◆ **WORK ITEM**:
Please write out the listing exactly, with nothing altered.

◆ **STORED DATA**:
┏━━
[./run.sh]
#!/bin/bash
# OpenROAD 26Q1-2900-gdf79404cd8, Yosys 0.63+post, stock flow scripts
make -C /OpenROAD-flow-scripts/flow DESIGN_CONFIG=/design/flow/config.mk WORK_HOME=/design/flow/orfs finish
[./config.mk]
export PLATFORM = sky130hd
export DESIGN_NAME = ALU
export DESIGN_NICKNAME = ALU
export VERILOG_FILES = /design/flow/design.v
export SDC_FILE = /design/flow/constraint.sdc
export NUM_CORES = 4
export LEC_CHECK = 1
export CORE_UTILIZATION = 30
[./constraint.sdc]
current_design ALU

set clk_period 428.1
set clk_io_pct 0.2

create_clock -name clk0 -period $clk_period

set non_clock_inputs [all_inputs -no_clocks]
set_input_delay [expr $clk_period * $clk_io_pct] -clock clk0 $non_clock_inputs
set_output_delay [expr $clk_period * $clk_io_pct] -clock clk0 [all_outputs]
[./design.v]
`timescale 1ns/10ps
module add_4(
	input wire [3:0] rA, rB,
	input wire cIn,
	output wire [3:0] S,
	output wire cOut
	);
	wire [3:0] G;
	wire [3:0] P; 
	wire [3:0] C;
	assign G = rA & rB;
	assign P = rA ^ rB;
	assign C[0] = cIn;
	assign C[1]= G[0] | (P[0]&C[0]);
	assign C[2]= G[1] | (P[1]&G[0]) | P[1]&P[0]&C[0];
	assign C[3]= G[2] | (P[2]&G[1]) | P[2]&P[1]&G[0] | P[2]&P[1]&P[0]&C[0];
	assign cOut = G[3] | (P[3]&G[2]) | P[3]&P[2]&G[1] | P[3]&P[2]&P[1]&G[0] | P[3]&P[2]&P[1]&P[0]&C[0];
	assign S[3:0] = P ^ C;
endmodule
module add_16(
	input wire [15:0] rA, rB,
	input wire cIn,
	output wire [15:0] S,
	output wire cOut
	);
	wire cOutA;
	wire cOutB;
	wire cOutC;
	add_4 adderA(rA[3:0], rB[3:0], cIn, S[3:0], cOutA);
	add_4 adderB(rA[7:4], rB[7:4], cOutA, S[7:4], cOutB);				
	add_4 adderC(rA[11:8], rB[11:8], cOutB, S[11:8], cOutC);
	add_4 adderD(rA[15:12], rB[15:12], cOutC, S[15:12], cOut);
endmodule
module add_32(
	input wire [31:0] rA, rB,
	input wire cIn,
	output wire [31:0] S,
	output wire cOut
	);
	wire cOutTemp;
	add_16 adderA(rA[15:0], rB[15:0], cIn, S[15:0], cOutTemp);
	add_16 adderB(rA[31:16], rB[31:16], cOutTemp, S[31:16], cOut);
endmodule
┗━━
◆ **RESPONSE TO THIS EXERCISE**:
[./run.sh]
#!/bin/bash
# OpenROAD 26Q1-2900-gdf79404cd8, Yosys 0.63+post, stock flow scripts
make -C /OpenROAD-flow-scripts/flow DESIGN_CONFIG=/design/flow/config.mk WORK_HOME=/design/flow/orfs finish
[./config.mk]
export PLATFORM = sky130hd
export DESIGN_NAME = ALU
export DESIGN_NICKNAME = ALU
export VERILOG_FILES = /design/flow/design.v
export SDC_FILE = /design/flow/constraint.sdc
export NUM_CORES = 4
export LEC_CHECK = 1
export CORE_UTILIZATION = 30
[./constraint.sdc]
current_design ALU

set clk_period 428.1
set clk_io_pct 0.2

create_clock -name clk0 -period $clk_period

set non_clock_inputs [all_inputs -no_clocks]
set_input_delay [expr $clk_period * $clk_io_pct] -clock clk0 $non_clock_inputs
set_output_delay [expr $clk_period * $clk_io_pct] -clock clk0 [all_outputs]
[./design.v]
`timescale 1ns/10ps
module add_4(
	input wire [3:0] rA, rB,
	input wire cIn,
	output wire [3:0] S,
	output wire cOut
	);
	wire [3:0] G;
	wire [3:0] P; 
	wire [3:0] C;
	assign G = rA & rB;
	assign P = rA ^ rB;
	assign C[0] = cIn;
	assign C[1]= G[0] | (P[0]&C[0]);
	assign C[2]= G[1] | (P[1]&G[0]) | P[1]&P[0]&C[0];
	assign C[3]= G[2] | (P[2]&G[1]) | P[2]&P[1]&G[0] | P[2]&P[1]&P[0]&C[0];
	assign cOut = G[3] | (P[3]&G[2]) | P[3]&P[2]&G[1] | P[3]&P[2]&P[1]&G[0] | P[3]&P[2]&P[1]&P[0]&C[0];
	assign S[3:0] = P ^ C;
endmodule
module add_16(
	input wire [15:0] rA, rB,
	input wire cIn,
	output wire [15:0] S,
	output wire cOut
	);
	wire cOutA;
	wire cOutB;
	wire cOutC;
	add_4 adderA(rA[3:0], rB[3:0], cIn, S[3:0], cOutA);
	add_4 adderB(rA[7:4], rB[7:4], cOutA, S[7:4], cOutB);				
	add_4 adderC(rA[11:8], rB[11:8], cOutB, S[11:8], cOutC);
	add_4 adderD(rA[15:12], rB[15:12], cOutC, S[15:12], cOut);
endmodule
module add_32(
	input wire [31:0] rA, rB,
	input wire cIn,
	output wire [31:0] S,
	output wire cOut
	);
	wire cOutTemp;
	add_16 adderA(rA[15:0], rB[15:0], cIn, S[15:0], cOutTemp);
	add_16 adderB(rA[31:16], rB[31:16], cOutTemp, S[31:16], cOut);
endmodule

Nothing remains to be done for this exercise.